BEGIN EXTRACTED DATA

## src/rtl/dma_pkg.sv

```systemverilog
// ============================================================================
// Module  : dma_pkg
// Brief   : Shared state encoding and channel-count constants for DMA timing.
// Revision: 1.0 - initial release
// ============================================================================
`default_nettype none

package dma_pkg;

    localparam int c_NUM_CH_DEFAULT = 4;

    typedef enum logic [2:0] {
        SI = 3'd0,
        S0 = 3'd1,
        S1 = 3'd2,
        S2 = 3'd3,
        S3 = 3'd4,
        S4 = 3'd5
    } dmaState_t;

    // Width of a channel index; a single channel still needs one bit.
    function automatic int chIdxWidth(input int numCh);
        return (numCh > 1) ? $clog2(numCh) : 1;
    endfunction

endpackage

`default_nettype wire

```

## src/rtl/dma_priority_arbiter.sv

```systemverilog
// ============================================================================
// Module  : dma_priority_arbiter
// Brief   : Fixed / rotating priority resolver with its rotation pointer.
// Revision: 1.0 - initial release
// ============================================================================
`default_nettype none

module dma_priority_arbiter
    import dma_pkg::*;
#(
    parameter int NUM_CH = c_NUM_CH_DEFAULT,
    parameter int CH_W   = chIdxWidth(NUM_CH)
) (
    input  logic              clk,
    input  logic              rst_n,
    input  logic [NUM_CH-1:0] pending,
    input  logic              rotateEn,
    input  logic              advance,
    input  logic [CH_W-1:0]   doneCh,
    output logic [CH_W-1:0]   grantCh,
    output logic              grantValid
);

    localparam logic [CH_W:0]   c_NUM  = (CH_W+1)'(NUM_CH);
    localparam logic [CH_W-1:0] c_LAST = CH_W'(NUM_CH - 1);

    logic [CH_W-1:0] r_pointer;
    logic [CH_W-1:0] w_base;
    logic [CH_W-1:0] w_nextPtr;

    // Fixed mode always starts the search at channel 0; the pointer just waits.
    assign w_base    = rotateEn ? r_pointer : '0;
    assign w_nextPtr = (doneCh == c_LAST) ? '0 : doneCh + 1'b1;

    // Walk offsets from farthest to nearest so the closest pending channel wins.
    always_comb begin
        logic [CH_W:0] sum;
        sum        = '0;
        grantCh    = '0;
        grantValid = 1'b0;
        for (int i = NUM_CH - 1; i >= 0; i--) begin
            sum = {1'b0, w_base} + (CH_W+1)'(i);
            if (sum >= c_NUM) begin
                sum = sum - c_NUM;
            end
            if (pending[sum[CH_W-1:0]]) begin
                grantCh    = sum[CH_W-1:0];
                grantValid = 1'b1;
            end
        end
    end

    always_ff @(posedge clk or negedge rst_n) begin
        if (!rst_n) begin
            r_pointer <= '0;
        end else if (advance && rotateEn) begin
            r_pointer <= w_nextPtr;
        end
    end

endmodule

`default_nettype wire

```

## src/rtl/dma_timing_control.sv

```systemverilog
// ============================================================================
// Module  : dma_timing_control
// Brief   : DMA bus-cycle sequencer: hold handshake, S1-S4 word timing, EOP.
// Revision: 1.0 - initial release
// ============================================================================
`default_nettype none

module dma_timing_control
    import dma_pkg::*;
#(
    parameter int NUM_CH = c_NUM_CH_DEFAULT
) (
    input  logic              CLK,
    input  logic              RESET_N,
    input  logic [NUM_CH-1:0] DREQ,
    input  logic [NUM_CH-1:0] chMask,
    input  logic [NUM_CH-1:0] blockMode,
    input  logic              ctrlDisable,
    input  logic              rotatingPriority,
    input  logic              HLDA,
    input  logic              EOP_N,
    input  logic              tcReached,
    output logic              HRQ,
    output logic [NUM_CH-1:0] DACK,
    output logic              AEN,
    output logic              ADSTB,
    output logic              xferStrobe,
    output logic              loadAddr,
    output logic              updateCurrentAddressReg,
    output logic              updateCurrentWordCountReg,
    output logic              intEOP,
    output logic              programCondition
);

    localparam int CH_W = chIdxWidth(NUM_CH);

    dmaState_t         r_state;
    dmaState_t         w_nextState;
    logic [CH_W-1:0]   r_winner;
    logic [CH_W-1:0]   w_grantCh;
    logic              w_grantValid;
    logic              w_latchWinner;
    logic              w_rotate;
    logic              r_eopSeen;
    logic [NUM_CH-1:0] w_pending;

    assign w_pending = DREQ & ~chMask;

    dma_priority_arbiter #(
        .NUM_CH (NUM_CH),
        .CH_W   (CH_W)
    ) u_arbiter (
        .clk        (CLK),
        .rst_n      (RESET_N),
        .pending    (w_pending),
        .rotateEn   (rotatingPriority),
        .advance    (w_rotate),
        .doneCh     (r_winner),
        .grantCh    (w_grantCh),
        .grantValid (w_grantValid)
    );

    always_ff @(posedge CLK or negedge RESET_N) begin
        if (!RESET_N) begin
            r_state   <= SI;
            r_winner  <= '0;
            r_eopSeen <= 1'b0;
        end else begin
            r_state <= w_nextState;
            if (w_latchWinner) begin
                r_winner <= w_grantCh;
            end
            // An EOP seen mid-word is held until the word's S4 retires it.
            if (r_state == S1 || r_state == S2 || r_state == S3) begin
                r_eopSeen <= r_eopSeen | ~EOP_N;
            end else begin
                r_eopSeen <= 1'b0;
            end
        end
    end

    always_comb begin
        w_nextState               = r_state;
        w_latchWinner             = 1'b0;
        w_rotate                  = 1'b0;
        HRQ                       = 1'b0;
        DACK                      = '0;
        AEN                       = 1'b0;
        ADSTB                     = 1'b0;
        xferStrobe                = 1'b0;
        loadAddr                  = 1'b0;
        updateCurrentAddressReg   = 1'b0;
        updateCurrentWordCountReg = 1'b0;
        intEOP                    = 1'b0;
        programCondition          = 1'b0;
        case (r_state)
            SI: begin
                programCondition = 1'b1;
                if ((|w_pending) && !ctrlDisable) begin
                    w_nextState = S0;
                end
            end
            S0: begin
                HRQ = 1'b1;
                if (!w_grantValid) begin
                    w_nextState = SI;
                end else if (HLDA) begin
                    w_nextState   = S1;
                    w_latchWinner = 1'b1;
                end
            end
            S1: begin
                HRQ            = 1'b1;
                AEN            = 1'b1;
                ADSTB          = 1'b1;
                loadAddr       = 1'b1;
                DACK[r_winner] = 1'b1;
                w_nextState    = HLDA ? S2 : SI;
            end
            S2, S3: begin
                HRQ            = 1'b1;
                AEN            = 1'b1;
                xferStrobe     = 1'b1;
                DACK[r_winner] = 1'b1;
                if (!HLDA) begin
                    w_nextState = SI;
                end else begin
                    w_nextState = (r_state == S2) ? S3 : S4;
                end
            end
            S4: begin
                HRQ                       = 1'b1;
                AEN                       = 1'b1;
                DACK[r_winner]            = 1'b1;
                updateCurrentAddressReg   = 1'b1;
                updateCurrentWordCountReg = 1'b1;
                if (tcReached || !EOP_N || r_eopSeen) begin
                    intEOP      = 1'b1;
                    w_rotate    = 1'b1;
                    w_nextState = SI;
                end else if (blockMode[r_winner]) begin
                    w_nextState = S1;
                end else begin
                    w_rotate    = 1'b1;
                    w_nextState = SI;
                end
            end
            default: begin
                w_nextState = SI;
            end
        endcase
    end

endmodule

`default_nettype wire

```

END EXTRACTED DATA

Print each of the lines above again, unchanged.

## src/rtl/dma_pkg.sv

```systemverilog
// ============================================================================
// Module  : dma_pkg
// Brief   : Shared state encoding and channel-count constants for DMA timing.
// Revision: 1.0 - initial release
// ============================================================================
`default_nettype none

package dma_pkg;

    localparam int c_NUM_CH_DEFAULT = 4;

    typedef enum logic [2:0] {
        SI = 3'd0,
        S0 = 3'd1,
        S1 = 3'd2,
        S2 = 3'd3,
        S3 = 3'd4,
        S4 = 3'd5
    } dmaState_t;

    // Width of a channel index; a single channel still needs one bit.
    function automatic int chIdxWidth(input int numCh);
        return (numCh > 1) ? $clog2(numCh) : 1;
    endfunction

endpackage

`default_nettype wire

```

## src/rtl/dma_priority_arbiter.sv

```systemverilog
// ============================================================================
// Module  : dma_priority_arbiter
// Brief   : Fixed / rotating priority resolver with its rotation pointer.
// Revision: 1.0 - initial release
// ============================================================================
`default_nettype none

module dma_priority_arbiter
    import dma_pkg::*;
#(
    parameter int NUM_CH = c_NUM_CH_DEFAULT,
    parameter int CH_W   = chIdxWidth(NUM_CH)
) (
    input  logic              clk,
    input  logic              rst_n,
    input  logic [NUM_CH-1:0] pending,
    input  logic              rotateEn,
    input  logic              advance,
    input  logic [CH_W-1:0]   doneCh,
    output logic [CH_W-1:0]   grantCh,
    output logic              grantValid
);

    localparam logic [CH_W:0]   c_NUM  = (CH_W+1)'(NUM_CH);
    localparam logic [CH_W-1:0] c_LAST = CH_W'(NUM_CH - 1);

    logic [CH_W-1:0] r_pointer;
    logic [CH_W-1:0] w_base;
    logic [CH_W-1:0] w_nextPtr;

    // Fixed mode always starts the search at channel 0; the pointer just waits.
    assign w_base    = rotateEn ? r_pointer : '0;
    assign w_nextPtr = (doneCh == c_LAST) ? '0 : doneCh + 1'b1;

    // Walk offsets from farthest to nearest so the closest pending channel wins.
    always_comb begin
        logic [CH_W:0] sum;
        sum        = '0;
        grantCh    = '0;
        grantValid = 1'b0;
        for (int i = NUM_CH - 1; i >= 0; i--) begin
            sum = {1'b0, w_base} + (CH_W+1)'(i);
            if (sum >= c_NUM) begin
                sum = sum - c_NUM;
            end
            if (pending[sum[CH_W-1:0]]) begin
                grantCh    = sum[CH_W-1:0];
                grantValid = 1'b1;
            end
        end
    end

    always_ff @(posedge clk or negedge rst_n) begin
        if (!rst_n) begin
            r_pointer <= '0;
        end else if (advance && rotateEn) begin
            r_pointer <= w_nextPtr;
        end
    end

endmodule

`default_nettype wire

```

## src/rtl/dma_timing_control.sv

```systemverilog
// ============================================================================
// Module  : dma_timing_control
// Brief   : DMA bus-cycle sequencer: hold handshake, S1-S4 word timing, EOP.
// Revision: 1.0 - initial release
// ============================================================================
`default_nettype none

module dma_timing_control
    import dma_pkg::*;
#(
    parameter int NUM_CH = c_NUM_CH_DEFAULT
) (
    input  logic              CLK,
    input  logic              RESET_N,
    input  logic [NUM_CH-1:0] DREQ,
    input  logic [NUM_CH-1:0] chMask,
    input  logic [NUM_CH-1:0] blockMode,
    input  logic              ctrlDisable,
    input  logic              rotatingPriority,
    input  logic              HLDA,
    input  logic              EOP_N,
    input  logic              tcReached,
    output logic              HRQ,
    output logic [NUM_CH-1:0] DACK,
    output logic              AEN,
    output logic              ADSTB,
    output logic              xferStrobe,
    output logic              loadAddr,
    output logic              updateCurrentAddressReg,
    output logic              updateCurrentWordCountReg,
    output logic              intEOP,
    output logic              programCondition
);

    localparam int CH_W = chIdxWidth(NUM_CH);

    dmaState_t         r_state;
    dmaState_t         w_nextState;
    logic [CH_W-1:0]   r_winner;
    logic [CH_W-1:0]   w_grantCh;
    logic              w_grantValid;
    logic              w_latchWinner;
    logic              w_rotate;
    logic              r_eopSeen;
    logic [NUM_CH-1:0] w_pending;

    assign w_pending = DREQ & ~chMask;

    dma_priority_arbiter #(
        .NUM_CH (NUM_CH),
        .CH_W   (CH_W)
    ) u_arbiter (
        .clk        (CLK),
        .rst_n      (RESET_N),
        .pending    (w_pending),
        .rotateEn   (rotatingPriority),
        .advance    (w_rotate),
        .doneCh     (r_winner),
        .grantCh    (w_grantCh),
        .grantValid (w_grantValid)
    );

    always_ff @(posedge CLK or negedge RESET_N) begin
        if (!RESET_N) begin
            r_state   <= SI;
            r_winner  <= '0;
            r_eopSeen <= 1'b0;
        end else begin
            r_state <= w_nextState;
            if (w_latchWinner) begin
                r_winner <= w_grantCh;
            end
            // An EOP seen mid-word is held until the word's S4 retires it.
            if (r_state == S1 || r_state == S2 || r_state == S3) begin
                r_eopSeen <= r_eopSeen | ~EOP_N;
            end else begin
                r_eopSeen <= 1'b0;
            end
        end
    end

    always_comb begin
        w_nextState               = r_state;
        w_latchWinner             = 1'b0;
        w_rotate                  = 1'b0;
        HRQ                       = 1'b0;
        DACK                      = '0;
        AEN                       = 1'b0;
        ADSTB                     = 1'b0;
        xferStrobe                = 1'b0;
        loadAddr                  = 1'b0;
        updateCurrentAddressReg   = 1'b0;
        updateCurrentWordCountReg = 1'b0;
        intEOP                    = 1'b0;
        programCondition          = 1'b0;
        case (r_state)
            SI: begin
                programCondition = 1'b1;
                if ((|w_pending) && !ctrlDisable) begin
                    w_nextState = S0;
                end
            end
            S0: begin
                HRQ = 1'b1;
                if (!w_grantValid) begin
                    w_nextState = SI;
                end else if (HLDA) begin
                    w_nextState   = S1;
                    w_latchWinner = 1'b1;
                end
            end
            S1: begin
                HRQ            = 1'b1;
                AEN            = 1'b1;
                ADSTB          = 1'b1;
                loadAddr       = 1'b1;
                DACK[r_winner] = 1'b1;
                w_nextState    = HLDA ? S2 : SI;
            end
            S2, S3: begin
                HRQ            = 1'b1;
                AEN            = 1'b1;
                xferStrobe     = 1'b1;
                DACK[r_winner] = 1'b1;
                if (!HLDA) begin
                    w_nextState = SI;
                end else begin
                    w_nextState = (r_state == S2) ? S3 : S4;
                end
            end
            S4: begin
                HRQ                       = 1'b1;
                AEN                       = 1'b1;
                DACK[r_winner]            = 1'b1;
                updateCurrentAddressReg   = 1'b1;
                updateCurrentWordCountReg = 1'b1;
                if (tcReached || !EOP_N || r_eopSeen) begin
                    intEOP      = 1'b1;
                    w_rotate    = 1'b1;
                    w_nextState = SI;
                end else if (blockMode[r_winner]) begin
                    w_nextState = S1;
                end else begin
                    w_rotate    = 1'b1;
                    w_nextState = SI;
                end
            end
            default: begin
                w_nextState = SI;
            end
        endcase
    end

endmodule

`default_nettype wire

```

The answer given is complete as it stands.